Investigation of electrode material and applied current density in molten carbonate electrolysis

Abstract

Molten carbonate electrolysis is a technology that can convert CO₂ into valuable solid carbon and oxygen gas. Different materials of electrode pairs are considered in molten carbonate electrolysis, including a titanium cathode and a titanium anode (Ti–Ti), a titanium cathode and a nickel anode (Ti–Ni), a titanium cathode and an Alloy X anode (Ti–Ax), a nickel cathode and a titanium anode (Ni–Ti), and an Alloy X cathode and a titanium anode (Ax–Ti). The electrode pairs are assessed based on their electrolysis performance and characteristics of carbon, which are analyzed using scanning electron microscope (SEM), x-ray diffraction (XRD), and energy dispersive spectroscopy (EDS). The results show that the Ti–Ni pair exhibits the most stable potential performance, the highest Faraday and voltage efficiency, the lowest specific electrical energy consumption, and the fastest carbon deposition rate. Moreover, regardless of the anode, the use of titanium as a cathode results in a spherical onion-like shape, while Alloy X as a cathode produces an amorphous structure with some tubular form.

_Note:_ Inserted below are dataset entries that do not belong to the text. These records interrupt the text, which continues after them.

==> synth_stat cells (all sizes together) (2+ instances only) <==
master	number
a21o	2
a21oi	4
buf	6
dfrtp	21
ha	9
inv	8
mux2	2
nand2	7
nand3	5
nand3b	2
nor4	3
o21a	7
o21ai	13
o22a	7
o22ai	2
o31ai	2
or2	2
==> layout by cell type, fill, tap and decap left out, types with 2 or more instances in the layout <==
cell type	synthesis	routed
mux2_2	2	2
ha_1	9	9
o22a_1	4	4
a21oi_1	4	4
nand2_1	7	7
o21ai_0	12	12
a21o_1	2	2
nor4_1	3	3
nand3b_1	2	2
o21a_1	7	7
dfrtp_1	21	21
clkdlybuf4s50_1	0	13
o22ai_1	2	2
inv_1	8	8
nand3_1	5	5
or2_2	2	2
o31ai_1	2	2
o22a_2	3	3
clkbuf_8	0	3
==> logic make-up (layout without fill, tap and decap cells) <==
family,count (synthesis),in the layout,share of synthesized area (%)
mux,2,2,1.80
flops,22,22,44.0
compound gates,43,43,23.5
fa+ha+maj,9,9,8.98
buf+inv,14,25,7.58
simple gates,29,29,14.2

Based on these results, the effect of the applied current density for the Ti–Ni electrode pair is investigated. The applied current density of 0.1 A cm⁻² shows the highest Faraday efficiency of 67.4% and voltage efficiency of 52.3%. It also has the lowest specific electrical energy consumption for a solid carbon product of 25.9 kW h kg⁻¹. The fastest carbon deposition rate is 0.027 g cm⁻² h⁻¹, which is obtained by applying a current density of 0.4 A cm⁻². The morphology of carbon produced with the applied current density between 0.1 and 0.4 A cm⁻² shows a dominant spherical-like onion shape with a larger diameter at a higher applied current density. Furthermore, some tubular forms are found as a result of the applied current densities of 0.2 A cm⁻² and 0.3 A cm⁻². Plate shapes are also observed, yet only as a result of the applied current density of 0.4 A cm⁻². This finding suggests that the applied current density affects the diameter of the carbon particles, but does not significantly change the morphology.